Fact as Fiction
[In the following review, Glover offers an unfavorable assessment of The Life of Thomas More.]
It seems a long time since Peter Ackroyd published his last book, a novel about the surprising appearance of John Milton in the New World. Its single most memorable sentence would have made Sir Thomas More, the greatest of all defenders of the religion and values of pre-Reformation England, puke: “This missal,” Milton remarks with contempt during some routine persecution of a poor woman caught at her miserable devotions, “is fit only to make winding sheets for pilchards.”
Could it have been all of 18 months since those marvellously tangy words first appeared in print? At the time, the literary agent Giles Gordon likened Ackroyd’s working habits to all those planes that are banked above Heathrow waiting to descend, one every two minutes or so. They just never seem to stop coming.
And so it is with Ackroyd. He is under contract to write seven more books, which will presumably be his usual mixture of biography and fiction—that is to say, works of fictionalised biography alternating with works of biographically grounded fiction. For Ackroyd’s views of the relationship between biography and fiction are paradoxical enough to be worthy of debate by the Oxford Union. “In fiction you are obliged to tell the truth,” he once said. “In biography you make things up—it’s a highly formalised activity.”
Unfortunately in order to make things up effectively you need to know a great deal about the context within which you are fabricating. Ackroyd could engage in credible dialogue with Charles Dickens in his unusual biography of 1990 because so much of Victorian England—books, buildings, ideas, artefacts—has survived. But pre-Reformation England is a time before our time, extremely remote in its values.
The king who did for More did for the great majority of the period’s buildings and artefacts, too. It is for this reason that Ackroyd feels cramped and confined on this occasion. Although he has read widely, he does not understand enough about the feelings and the impulses that drove this late-medieval world along (and how could he?) to recreate it with his customary stylistic panache.
He seems to grope his way through More’s life like a bent man with a taper in the dark, never able to stand upright and see far enough ahead to draw his usual bold and cheeky conclusions.
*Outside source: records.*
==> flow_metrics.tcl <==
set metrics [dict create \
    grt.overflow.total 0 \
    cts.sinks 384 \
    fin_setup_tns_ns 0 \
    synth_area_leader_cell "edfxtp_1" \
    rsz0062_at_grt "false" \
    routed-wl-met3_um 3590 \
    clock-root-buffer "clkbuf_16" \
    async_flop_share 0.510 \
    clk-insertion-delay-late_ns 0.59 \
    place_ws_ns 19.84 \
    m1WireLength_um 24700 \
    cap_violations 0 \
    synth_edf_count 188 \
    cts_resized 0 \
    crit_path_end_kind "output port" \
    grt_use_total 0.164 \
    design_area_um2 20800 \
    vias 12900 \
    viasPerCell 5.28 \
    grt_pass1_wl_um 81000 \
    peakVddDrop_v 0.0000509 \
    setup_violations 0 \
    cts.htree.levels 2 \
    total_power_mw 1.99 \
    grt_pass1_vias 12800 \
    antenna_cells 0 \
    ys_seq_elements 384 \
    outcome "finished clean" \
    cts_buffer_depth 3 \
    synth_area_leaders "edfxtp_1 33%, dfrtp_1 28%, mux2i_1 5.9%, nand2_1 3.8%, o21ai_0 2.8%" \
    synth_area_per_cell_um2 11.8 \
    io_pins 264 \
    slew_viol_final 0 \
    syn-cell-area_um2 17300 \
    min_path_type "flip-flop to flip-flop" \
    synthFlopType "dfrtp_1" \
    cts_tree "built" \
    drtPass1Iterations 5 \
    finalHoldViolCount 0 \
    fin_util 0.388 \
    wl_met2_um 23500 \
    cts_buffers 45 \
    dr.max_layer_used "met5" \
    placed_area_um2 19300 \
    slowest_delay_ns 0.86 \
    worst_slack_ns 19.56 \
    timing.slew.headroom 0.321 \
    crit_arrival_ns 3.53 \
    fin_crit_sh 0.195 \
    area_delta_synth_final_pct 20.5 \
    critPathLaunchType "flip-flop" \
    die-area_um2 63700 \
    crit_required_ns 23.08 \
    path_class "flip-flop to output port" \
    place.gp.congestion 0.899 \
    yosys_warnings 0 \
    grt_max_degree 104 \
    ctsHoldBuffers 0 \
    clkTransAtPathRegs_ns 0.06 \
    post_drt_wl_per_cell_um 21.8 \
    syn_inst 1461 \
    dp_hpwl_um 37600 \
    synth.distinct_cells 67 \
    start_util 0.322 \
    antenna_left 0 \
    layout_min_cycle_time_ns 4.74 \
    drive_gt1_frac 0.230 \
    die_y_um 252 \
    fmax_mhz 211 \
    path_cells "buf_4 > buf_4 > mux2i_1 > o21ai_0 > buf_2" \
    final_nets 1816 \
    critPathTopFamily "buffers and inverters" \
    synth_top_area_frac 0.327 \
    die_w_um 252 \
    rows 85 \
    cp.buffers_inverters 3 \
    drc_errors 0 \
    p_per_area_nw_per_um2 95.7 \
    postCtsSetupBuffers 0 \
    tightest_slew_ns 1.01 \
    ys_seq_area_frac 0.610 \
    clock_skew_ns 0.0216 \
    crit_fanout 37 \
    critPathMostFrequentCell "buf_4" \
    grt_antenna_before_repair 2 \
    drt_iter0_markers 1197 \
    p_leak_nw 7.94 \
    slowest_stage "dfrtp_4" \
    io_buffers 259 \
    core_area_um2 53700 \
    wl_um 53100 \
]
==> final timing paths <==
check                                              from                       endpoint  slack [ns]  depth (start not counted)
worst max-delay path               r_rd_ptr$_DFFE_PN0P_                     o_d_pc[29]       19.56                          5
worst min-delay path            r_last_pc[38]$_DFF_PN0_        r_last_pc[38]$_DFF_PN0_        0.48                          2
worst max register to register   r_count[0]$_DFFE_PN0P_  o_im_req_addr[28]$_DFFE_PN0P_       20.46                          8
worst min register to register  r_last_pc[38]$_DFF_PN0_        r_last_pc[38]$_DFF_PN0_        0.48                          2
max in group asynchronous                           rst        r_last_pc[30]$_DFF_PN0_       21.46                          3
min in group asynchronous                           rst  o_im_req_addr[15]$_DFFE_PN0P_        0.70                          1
<file path="src/rtl/mips_fetch_unit_pkg.sv">
// rtl/mips_fetch_unit_pkg.sv - shared core constants and fetch state type
// Contents:
//   INSTR_W                - instruction word width
//   DEFAULT_RESET_VECTOR   - first fetch address after reset
//   DEFAULT_HALT_ADDR      - redirect target that ends execution
//   fetch_state_e          - fetch unit run state
package mips_fetch_unit_pkg;

  localparam int unsigned INSTR_W              = 32;
  localparam logic [31:0] DEFAULT_RESET_VECTOR = 32'hBFC0_0000;
  localparam logic [31:0] DEFAULT_HALT_ADDR    = 32'h0000_0000;

  typedef enum logic [1:0] {
    ST_RUN     = 2'd0,
    ST_HALTING = 2'd1,
    ST_HALTED  = 2'd2
  } fetch_state_e;

endpackage

</file>
<file path="src/rtl/mips_fetch_unit.sv">
// rtl/mips_fetch_unit.sv - MIPS instruction fetch stage with halt and fault handling
// Ports:
//   clk             in   clock, all state on rising edge
//   reset           in   synchronous active-low reset
//   stall           in   downstream hold, freezes all fetch state
//   redirect_valid  in   control transfer request from decode
//   redirect_target in   byte address of the transfer target
//   instr_address   out  address to instruction RAM (the PC)
//   instr_readdata  in   instruction word for instr_address
//   if_valid        out  if_instr/if_pc hold a live instruction
//   if_pc           out  byte address of if_instr
//   if_instr        out  registered instruction word
//   active          out  core running
//   fetch_fault     out  sticky misaligned-redirect flag
module mips_fetch_unit
  import mips_fetch_unit_pkg::*;
#(
  parameter logic [31:0] RESET_VECTOR = DEFAULT_RESET_VECTOR,
  parameter logic [31:0] HALT_ADDR    = DEFAULT_HALT_ADDR
) (
  input  logic               clk,
  input  logic               reset,
  input  logic               stall,
  input  logic               redirect_valid,
  input  logic [31:0]        redirect_target,
  output logic [31:0]        instr_address,
  input  logic [INSTR_W-1:0] instr_readdata,
  output logic               if_valid,
  output logic [31:0]        if_pc,
  output logic [INSTR_W-1:0] if_instr,
  output logic               active,
  output logic               fetch_fault
);

  fetch_state_e       r_state;
  logic [31:0]        r_pc;
  logic               r_if_valid;
  logic [31:0]        r_if_pc;
  logic [INSTR_W-1:0] r_if_instr;
  logic               r_fault;

  logic w_misaligned;
  logic w_halt_hit;

  assign w_misaligned = (redirect_target[1:0] != 2'b00);
  assign w_halt_hit   = (redirect_target == HALT_ADDR);

  always_ff @(posedge clk) begin
    if (!reset) begin
      r_state    <= ST_RUN;
      r_pc       <= RESET_VECTOR;
      r_if_valid <= 1'b0;
      r_if_pc    <= 32'd0;
      r_if_instr <= '0;
      r_fault    <= 1'b0;
    end else begin
      case (r_state)
        ST_RUN: begin
          if (!stall) begin
            // A misaligned target aborts before the delay slot is captured
            // and wins over the halt-address check.
            if (redirect_valid && w_misaligned) begin
              r_fault    <= 1'b1;
              r_if_valid <= 1'b0;
              r_state    <= ST_HALTED;
            end else begin
              r_if_instr <= instr_readdata;
              r_if_pc    <= r_pc;
              r_if_valid <= 1'b1;
              if (redirect_valid) begin
                r_pc <= redirect_target;
                if (w_halt_hit) begin
                  r_state <= ST_HALTING;
                end
              end else begin
                r_pc <= r_pc + 32'd4;
              end
            end
          end
        end
        ST_HALTING: begin
          // Delay slot already delivered; retire it and stop.
          if (!stall) begin
            r_if_valid <= 1'b0;
            r_state    <= ST_HALTED;
          end
        end
        ST_HALTED: begin
        end
        default: begin
          r_state <= ST_HALTED;
        end
      endcase
    end
  end

  assign instr_address = r_pc;
  assign if_valid      = r_if_valid;
  assign if_pc         = r_if_pc;
  assign if_instr      = r_if_instr;
  assign active        = (r_state != ST_HALTED);
  assign fetch_fault   = r_fault;

endmodule

</file>
<file path="config.mk">
export PLATFORM = sky130hd
export DESIGN_NAME = mips_fetch_unit
export DESIGN_NICKNAME = d
export VERILOG_FILES = /design/src/rtl/mips_fetch_unit_pkg.sv /design/src/rtl/mips_fetch_unit.sv
export SDC_FILE = /design/constraint.sdc
export NUM_CORES = 1
export LEC_CHECK = 0
export ABC_CLOCK_PERIOD_IN_PS = 3900
export CAP_MARGIN = 20
export CORE_ASPECT_RATIO = 0.5
export CORE_UTILIZATION = 48
export DETAILED_ROUTE_END_ITERATION = 7
export GPL_ROUTABILITY_DRIVEN = 1
export PLACE_DENSITY_LB_ADDON = 0.25
export SETUP_SLACK_MARGIN = 0.05
export SYNTH_ARGS = -nofsm -noshare
export SYNTH_HDL_FRONTEND = slang
export SYNTH_SLANG_ARGS = --single-unit
</file>
<file path="constraint.sdc">
create_clock -name clk -period 3.9 [get_ports clk]
set_input_delay 1.17 -clock clk [delete_from_list [all_inputs] [get_ports clk]]
set_output_delay 1.17 -clock clk [all_outputs]
set_load 0.02 [all_outputs]
</file>
After elaboration in Yosys (flattened, before gate mapping)

Index checks and enable logic that the tools add are counted.
Widths: inputs -> output; s select.

Flip-flop bits (word level): 100
Input port bits: 68
Output and inout port bits: 99
Logic and storage cells: 37

Add/sub/neg operators: 1
Equality and inequality tests: 7
Muxes and demuxes: 11
Bitwise operators: 3
Reductions and logical operators: 9

Operator list:

| kind                  | count |
|---|---|
| $add 32x3->32 const B | 1 |
| $logic_not 32->1      | 1 |
| $mux 32               | 1 |
| $mux 2                | 5 |
| $reduce_and 3->1      | 3 |
| $ne 2x2->1 const B    | 3 |
| $ne 3x3->1 const B    | 2 |
| $pmux 2 s3            | 1 |
| $reduce_and 5->1      | 1 |
| $reduce_bool 2->1     | 2 |
| $mux 1                | 3 |
| $not 1->1             | 3 |
| $eq 2x1->1 const B    | 1 |
| $eq 2x2->1 const B    | 1 |
| $logic_not 2->1       | 1 |
| $pmux 1 s2            | 1 |
| $logic_and 1x1->1     | 1 |

Logic depth before layout (Yosys ltp)

Depth in word-level cells: 6
Gate-level depth with buffers: 7
Gate-level depth less buffers: 6

Worst setup path before layout

OpenSTA, ideal clock, no wires.

Kind: input to register
From: in redirect_target[12]
To: reg r_state[0]
Setup time: 0.086 ns
Arrival: 2.490 ns
Setup slack: 1.324 ns
Stages: 5
Cells stage by stage: or4_1 -> nor4_2 -> nand4b_1 -> or3_1 -> a221oi_2

Word-level cells in the longest chain between the ends: 3

Ends and longest elaborated chain:

| item                              | line                  | RTL |
|---|---|---|
| start, declared                   | mips_fetch_unit.sv:25 | `input logic [31:0] redirect_target,` |
| $logic_not 32->1                  | mips_fetch_unit.sv:46 | `assign w_halt_hit = (redirect_target == HALT_ADDR);` |
| $ne 3x3->1 (no source line)       | n/a                   |  |
| $reduce_and 5->1 (no source line) | n/a                   |  |
| end signal, assigned              | mips_fetch_unit.sv:50 | `r_state <= ST_RUN;` |
| end signal, assigned              | mips_fetch_unit.sv:65 | `r_state <= ST_HALTED;` |
| end signal, assigned              | mips_fetch_unit.sv:73 | `r_state <= ST_HALTING;` |
| end, declared                     | mips_fetch_unit.sv:35 | `fetch_state_e r_state;` |

No other way between the ends.
A chain may end at the register's enable or synchronous reset.

Worst setup path in the final report

From: in stall
To: reg r_pc[19] (netlist: instr_address[19])

Word-level cells in the longest chain between the ends: 2

Ends and longest elaborated chain:

| item                              | line                  | RTL |
|---|---|---|
| start, declared                   | mips_fetch_unit.sv:23 | `input logic stall,` |
| $not 1->1 (no source line)        | n/a                   |  |
| $reduce_and 3->1 (no source line) | n/a                   |  |
| end signal, assigned              | mips_fetch_unit.sv:71 | `r_pc <= redirect_target;` |
| end signal, assigned              | mips_fetch_unit.sv:76 | `r_pc <= r_pc + 32'd4;` |
| end, declared                     | mips_fetch_unit.sv:36 | `logic [31:0] r_pc;` |

No other way between the ends.

==> impl_metrics.csv <==
group,metric,value,unit
place,place_congestion,0.853,
cells_and_area,drive_gt1_share,5.70,%
global_routing,track_usage,27.8,%
sta,worst_pin_slew,0.978,ns
global_routing,grt_max_degree,46,
global_routing,grt_antenna_before_repair,0,
synth,synth-seq-area-share,45.2,%
cells_and_area,final-seq-area,2000,um^2
drt,wire_per_inst,15.8,um
floorplanning,initial_core_util,50.2,%
sta,finalSetupViolCount,0,
setup_path,end_kind,"register",
setup_path,cp.arrival,3.24,ns
drt,viasPerCell,5.65,
clock_tree,cts_tree,"yes",
clock_tree,cts_buffer_depth,2,
synth,synthesis.area,4430,um^2
synth,yosys_warnings,0,
sta,finalHoldViolCount,0,
synth,ys_async_sr_fraction,0,%
drt,wirelength,13200,um
cells_and_area,final_cells,836,
place,dp.cells,820,
synth,synthFlopType,"dfxtp_1",
place,io_buffers,166,
place,preCtsSetupSlack,0.544,ns
sta,tns,0,ns
sta,worst_slack,0.876,ns
setup_path,cp.required,4.12,ns
synth,syn_area_per_cell,7.75,um^2
synth,synth_nets,640,
clock_tree,clkSlewWorstSetupHoldPaths,0.07,ns
setup_path,path_class,"primary input to register",
cells_and_area,multi_input_area,2220,um^2
floorplanning,die_h,69.9,um
global_routing,grt_pass1_wl,21200,um
sta,fin_hold_ws,0.453,ns
power_and_ir_drop,power.leakage,0.00223,uW
outcome,status,"finished, final reports clean",
floorplanning,rows,24,
sta,min_period,3.02,ns
sta,fmax,331,MHz
floorplanning,pin_count,167,
synth,synth-edff-count,0,
cells_and_area,area_growth_syn_to_layout,45.0,%
worst_hold_path,min-delay-path-class,"register to register",
clock_tree,ctsHoldBuffers,0,
clock_tree,h-tree-depth,3,
setup_path,startpoint_type,"primary input",
sta,rsz0062_at_grt,"no",
drt,ant_nets,0,
power_and_ir_drop,power_density,377,nW/um^2
power_and_ir_drop,vdd_drop_max,242,uV
clock_tree,cts_resized,0,
drt,dr.pass1.iters,5,
synth,synth_cells,571,
job,drv_cap,0,
clock_tree,cts_root_buf,"clkbuf_16",
setup_path,crit_fanout,16,
drt,drtIter0Drc,463,
drt,drc,0,
synth,synth.ff_latch_count,100,
clock_tree,cts.sinks,100,
sta,fin_skew,0.00460,ns
floorplanning,fp.dieW,138,um
sta,post-route-period-util,77.5,%
floorplanning,coreArea,8830,um^2
sta,worst_slew_margin_rel,34.3,%
cells_and_area,fillers,709,
clock_tree,clk_latency,0.34,ns
floorplanning,die_area,9640,um^2
place,dp_hpwl,9180,um
drt,vias,4725,
clock_tree,post_cts_buffers,0,
global_routing,grt_pass1_vias,4396,
clock_tree,numCtsBuffers,9,
sta,slew_viol_final,0,
cells_and_area,n_antenna_cell,0,
global_routing,grt_overflow_total,0,
synth,yosys.cell_types.count,49,
cells_and_area,nets,783,
==> where the power goes <==
part | total, uW | internal (uW) | switching, uW
combinational | 406 | 190 | 216
sequential | 1110 | 1070 | 44.1
clock | 901 | 501 | 400
==> metrics by stage <==
step	utilization (%)	cell area [um^2]	total power, uW
floorplan	-	4430	1330
global placement	69.3	6120	1530
detailed placement	69.3	6120	1540
CTS	72.7	6420	2430
global route	72.7	6420	2510
finish	72.7	6420	2420
==> synthesized netlist by cell type (4+ instances only) <==
master    count  area, um^2
nor2_1       22        82.6
inv_1         7        26.3
dfxtp_1     100        2000
nor3_1       13        65.1
o211ai_1      7        52.6
o21ai_0      22         110
a21oi_1      83         415
a31oi_1       6        37.5
buf_2        21         105
and3_1        5        31.3
nand3_1      16        80.1
nand4_1      12        75.1
or3_1         6        37.5
nand2_1     157         589
a211oi_1      7        52.6
mux2i_1       6        60.1
nor4_1       10        62.6
clkbuf_1     19        71.3
a221oi_1      4        35.0
==> registers in the layout, summed over array words and instances (netlist names) <==
signal	flops
fetch_fault	1
if_instr	32
if_pc	32
if_valid	1
instr_address	32
r_state	2
==> layout make-up <==
class                      count  area share, %
clock buffer                   9           3.51
sequential                   100           31.2
timing repair buffer         175           26.9
inverter                       7          0.409
tap                          117           2.28
multi-input combinational    421           34.5
clock inverter                 7           1.17
==> metal layers <==
layer  part of all wire [%]  track usage [%]  vias to the layer above
met5                      0                0                        -
met4                    1.5             6.64                        0
met3                     11             10.7                       26
met2                     44             44.2                      226
met1                     43             35.4                     2168
li1                       -                -                     2305
==> cells by family (layout without fill, tap and decap cells) <==
logic type               after synthesis  after routing  synth area share [%]
AO/OA/AOI/OAI                        149            149                  20.1
AND/OR/NAND/NOR                      265            265                  28.2
adder cells (fa/ha/maj)                1              1                 0.283
buffers and inverters                 50            198                  4.83
multiplexers                           6              6                  1.36
flip-flops                           100            100                  45.2
==> worst max-delay path, stage by stage <==
cell and delay [ns]:
clkdlybuf4s50_1 0.48, nor3_2 0.50, nand2_1 0.53, o21ai_0 0.44
nor3_1 0.12
==> path summary, 6_finish.rpt <==
kind                                        start           endpoint  slack [ns]  cells past startpoint
worst max register to register  instr_address[15]  instr_address[30]        1.46                      5
worst max-delay path                        stall  instr_address[19]        0.88                      5
worst min-delay path                 if_instr[16]       if_instr[16]        0.45                      2
worst min register to register       if_instr[16]       if_instr[16]        0.45                      2
==> cell usage in the layout, fill, tap and decap left out, types with 2 or more instances in the layout <==
cell	count
or4_1	2
o31ai_1	2
a211oi_1	7
inv_6	2
inv_1	6
nor2_1	22
and4_1	3
nor4_2	2
o2111ai_1	3
and2_1	2
buf_4	9
nand4_2	2
nand4_1	12
o211ai_1	7
nand2_1	156
nand3_1	16
dfxtp_1	100
o21ai_0	22
o41ai_2	2
o22ai_1	3
nor3_2	2
nand2b_1	3
mux2i_1	6
a21oi_1	83
clkinvlp_4	3
nor3_1	13
a221oi_1	4
nor4_1	10
or3_1	6
and3_1	5
clkbuf_16	9
clkdlybuf4s50_1	166
a31oi_1	6
No activity file was read; power rests on OpenSTA's default activity.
The part of the book that does come to life is, not surprisingly, to do with London. More was one of London’s greatest sons, and Ackroyd, tearing up the Victorian cobbles to dig a little deeper into his favourite theme—the half-buried Matter of London—recreates for us the street life of the late-medieval capital with its masques and pageantries, and the interiors of the houses where More lived. Much of this has the daring and invention to be expected of good fiction. But in most respects the book leaves us with the feeling that this time Ackroyd might have done better to leave his subject to the historians.